WORK TASK →
Lines in the listing that hold the string "decap" need to be tallied, and the total given alone.

─── PROVIDED RECORDS

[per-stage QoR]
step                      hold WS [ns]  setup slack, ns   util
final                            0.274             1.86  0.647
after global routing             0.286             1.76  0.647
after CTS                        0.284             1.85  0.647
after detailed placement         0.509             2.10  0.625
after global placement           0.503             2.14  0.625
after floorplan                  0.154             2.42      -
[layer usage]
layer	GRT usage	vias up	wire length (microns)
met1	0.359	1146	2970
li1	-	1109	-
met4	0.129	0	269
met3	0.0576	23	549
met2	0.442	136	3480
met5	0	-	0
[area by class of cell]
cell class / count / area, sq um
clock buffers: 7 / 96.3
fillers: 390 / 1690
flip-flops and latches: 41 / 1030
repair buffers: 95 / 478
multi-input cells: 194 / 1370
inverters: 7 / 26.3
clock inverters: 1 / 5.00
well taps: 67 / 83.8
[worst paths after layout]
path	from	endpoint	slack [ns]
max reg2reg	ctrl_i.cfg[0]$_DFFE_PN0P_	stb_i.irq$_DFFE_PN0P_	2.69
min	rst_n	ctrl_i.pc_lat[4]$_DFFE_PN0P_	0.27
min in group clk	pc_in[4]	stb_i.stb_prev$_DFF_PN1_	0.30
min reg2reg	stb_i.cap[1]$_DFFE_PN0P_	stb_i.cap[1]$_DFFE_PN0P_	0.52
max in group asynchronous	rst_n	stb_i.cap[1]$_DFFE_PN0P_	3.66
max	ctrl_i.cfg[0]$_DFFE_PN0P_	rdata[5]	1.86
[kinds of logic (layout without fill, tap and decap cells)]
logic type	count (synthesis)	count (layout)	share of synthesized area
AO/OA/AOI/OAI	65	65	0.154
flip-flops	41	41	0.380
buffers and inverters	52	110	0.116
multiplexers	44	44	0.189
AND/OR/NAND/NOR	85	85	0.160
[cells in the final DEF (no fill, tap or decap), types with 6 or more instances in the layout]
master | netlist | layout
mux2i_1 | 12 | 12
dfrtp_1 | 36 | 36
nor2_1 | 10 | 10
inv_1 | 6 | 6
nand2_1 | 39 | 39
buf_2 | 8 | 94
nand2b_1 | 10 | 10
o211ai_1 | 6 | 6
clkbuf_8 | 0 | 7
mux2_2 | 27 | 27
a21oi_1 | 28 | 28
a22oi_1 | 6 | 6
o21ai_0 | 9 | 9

──────
─── PROVIDED RECORDS

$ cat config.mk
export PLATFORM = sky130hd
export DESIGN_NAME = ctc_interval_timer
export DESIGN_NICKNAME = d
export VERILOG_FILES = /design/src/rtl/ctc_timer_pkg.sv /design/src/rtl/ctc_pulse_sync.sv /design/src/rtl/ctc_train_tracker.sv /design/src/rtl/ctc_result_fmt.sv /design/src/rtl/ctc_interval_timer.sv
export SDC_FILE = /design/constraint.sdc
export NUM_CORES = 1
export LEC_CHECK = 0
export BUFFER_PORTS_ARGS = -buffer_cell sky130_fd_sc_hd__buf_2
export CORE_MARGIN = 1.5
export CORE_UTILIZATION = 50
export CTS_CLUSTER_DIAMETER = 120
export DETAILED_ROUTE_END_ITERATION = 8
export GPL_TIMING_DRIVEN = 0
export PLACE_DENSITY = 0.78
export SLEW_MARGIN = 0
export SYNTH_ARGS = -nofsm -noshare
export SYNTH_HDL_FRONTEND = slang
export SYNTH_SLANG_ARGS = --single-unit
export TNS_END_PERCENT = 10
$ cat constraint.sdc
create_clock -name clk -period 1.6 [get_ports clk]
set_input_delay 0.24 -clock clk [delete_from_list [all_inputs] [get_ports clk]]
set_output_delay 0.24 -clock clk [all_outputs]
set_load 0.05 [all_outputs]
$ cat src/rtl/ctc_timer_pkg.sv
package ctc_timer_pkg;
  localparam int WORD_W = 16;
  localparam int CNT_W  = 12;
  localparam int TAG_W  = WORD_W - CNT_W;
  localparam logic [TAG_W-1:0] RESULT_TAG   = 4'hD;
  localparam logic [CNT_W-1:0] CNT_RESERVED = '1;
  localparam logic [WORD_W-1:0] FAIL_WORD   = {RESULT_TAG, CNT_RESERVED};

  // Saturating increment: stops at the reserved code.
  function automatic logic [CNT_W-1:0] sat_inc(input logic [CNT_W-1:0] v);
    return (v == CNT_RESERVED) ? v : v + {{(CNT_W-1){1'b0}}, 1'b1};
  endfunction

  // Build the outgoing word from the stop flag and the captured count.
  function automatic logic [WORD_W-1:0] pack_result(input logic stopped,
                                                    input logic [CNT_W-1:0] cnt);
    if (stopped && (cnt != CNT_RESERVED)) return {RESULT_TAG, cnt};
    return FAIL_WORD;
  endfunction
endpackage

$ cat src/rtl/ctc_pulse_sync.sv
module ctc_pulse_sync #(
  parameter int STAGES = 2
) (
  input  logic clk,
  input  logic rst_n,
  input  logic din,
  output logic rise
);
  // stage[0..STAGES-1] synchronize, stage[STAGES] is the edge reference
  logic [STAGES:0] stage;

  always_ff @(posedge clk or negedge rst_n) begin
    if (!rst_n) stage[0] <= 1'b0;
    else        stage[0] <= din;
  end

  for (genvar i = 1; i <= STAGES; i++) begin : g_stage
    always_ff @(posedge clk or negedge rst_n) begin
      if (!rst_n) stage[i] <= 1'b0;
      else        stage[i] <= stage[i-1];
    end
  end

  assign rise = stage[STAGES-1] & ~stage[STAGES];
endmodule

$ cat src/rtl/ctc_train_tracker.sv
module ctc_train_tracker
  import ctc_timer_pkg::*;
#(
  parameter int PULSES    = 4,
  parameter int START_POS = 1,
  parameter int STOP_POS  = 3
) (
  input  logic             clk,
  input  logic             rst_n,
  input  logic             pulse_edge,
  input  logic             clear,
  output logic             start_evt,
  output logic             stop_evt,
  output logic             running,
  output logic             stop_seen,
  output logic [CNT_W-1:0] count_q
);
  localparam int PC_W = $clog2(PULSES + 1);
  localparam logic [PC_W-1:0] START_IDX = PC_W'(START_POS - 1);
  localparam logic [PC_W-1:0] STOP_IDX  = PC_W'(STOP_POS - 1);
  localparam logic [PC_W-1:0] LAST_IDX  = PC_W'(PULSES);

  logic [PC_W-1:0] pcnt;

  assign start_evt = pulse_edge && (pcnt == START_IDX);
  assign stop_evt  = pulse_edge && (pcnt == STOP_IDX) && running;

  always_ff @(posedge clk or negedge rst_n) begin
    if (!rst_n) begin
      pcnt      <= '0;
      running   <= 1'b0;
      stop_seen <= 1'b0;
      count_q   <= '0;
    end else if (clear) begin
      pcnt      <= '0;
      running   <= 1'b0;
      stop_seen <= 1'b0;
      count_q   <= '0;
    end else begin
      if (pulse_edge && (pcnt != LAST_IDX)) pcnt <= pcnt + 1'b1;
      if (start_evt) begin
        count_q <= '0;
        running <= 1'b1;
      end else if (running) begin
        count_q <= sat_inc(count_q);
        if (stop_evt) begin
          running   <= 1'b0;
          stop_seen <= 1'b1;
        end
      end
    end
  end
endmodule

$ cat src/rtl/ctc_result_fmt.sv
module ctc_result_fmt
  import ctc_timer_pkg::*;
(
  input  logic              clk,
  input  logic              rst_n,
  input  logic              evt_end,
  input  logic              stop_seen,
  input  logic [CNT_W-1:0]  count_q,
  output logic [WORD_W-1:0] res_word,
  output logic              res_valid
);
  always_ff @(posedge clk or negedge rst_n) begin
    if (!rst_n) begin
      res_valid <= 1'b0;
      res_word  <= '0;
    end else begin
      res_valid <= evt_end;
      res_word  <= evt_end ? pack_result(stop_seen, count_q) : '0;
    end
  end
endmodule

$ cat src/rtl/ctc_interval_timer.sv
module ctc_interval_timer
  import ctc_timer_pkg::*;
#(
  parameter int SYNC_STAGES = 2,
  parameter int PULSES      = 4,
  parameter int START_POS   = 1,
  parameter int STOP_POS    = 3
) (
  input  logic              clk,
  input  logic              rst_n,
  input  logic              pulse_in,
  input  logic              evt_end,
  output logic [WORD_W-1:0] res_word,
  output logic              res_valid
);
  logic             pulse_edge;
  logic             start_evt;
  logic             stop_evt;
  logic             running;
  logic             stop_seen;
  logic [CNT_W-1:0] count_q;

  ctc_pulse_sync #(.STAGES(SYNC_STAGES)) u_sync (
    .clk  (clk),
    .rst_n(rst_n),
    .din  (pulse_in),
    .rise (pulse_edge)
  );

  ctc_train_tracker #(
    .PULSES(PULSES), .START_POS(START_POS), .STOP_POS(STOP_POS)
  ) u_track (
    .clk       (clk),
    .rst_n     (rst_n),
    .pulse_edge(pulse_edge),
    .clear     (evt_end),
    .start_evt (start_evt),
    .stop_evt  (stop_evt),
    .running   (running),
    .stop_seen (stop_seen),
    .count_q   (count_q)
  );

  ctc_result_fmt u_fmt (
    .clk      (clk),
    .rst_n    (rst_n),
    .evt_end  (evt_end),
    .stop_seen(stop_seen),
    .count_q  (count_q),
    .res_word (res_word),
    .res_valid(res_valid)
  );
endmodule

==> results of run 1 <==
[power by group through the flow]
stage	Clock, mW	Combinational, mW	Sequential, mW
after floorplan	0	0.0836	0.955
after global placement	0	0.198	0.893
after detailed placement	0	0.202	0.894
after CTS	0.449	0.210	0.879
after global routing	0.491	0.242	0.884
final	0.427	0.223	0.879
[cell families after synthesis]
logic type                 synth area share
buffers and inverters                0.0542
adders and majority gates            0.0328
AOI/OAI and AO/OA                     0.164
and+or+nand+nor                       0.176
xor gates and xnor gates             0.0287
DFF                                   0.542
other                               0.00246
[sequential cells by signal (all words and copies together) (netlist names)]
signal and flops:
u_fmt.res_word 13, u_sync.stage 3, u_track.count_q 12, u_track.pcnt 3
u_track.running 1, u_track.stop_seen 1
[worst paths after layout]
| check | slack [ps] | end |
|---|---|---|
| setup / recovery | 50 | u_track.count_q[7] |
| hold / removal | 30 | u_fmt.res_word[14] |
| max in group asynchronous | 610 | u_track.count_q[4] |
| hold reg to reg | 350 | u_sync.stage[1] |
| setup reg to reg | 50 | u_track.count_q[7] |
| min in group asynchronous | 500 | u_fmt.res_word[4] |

──────

SOLUTION →
2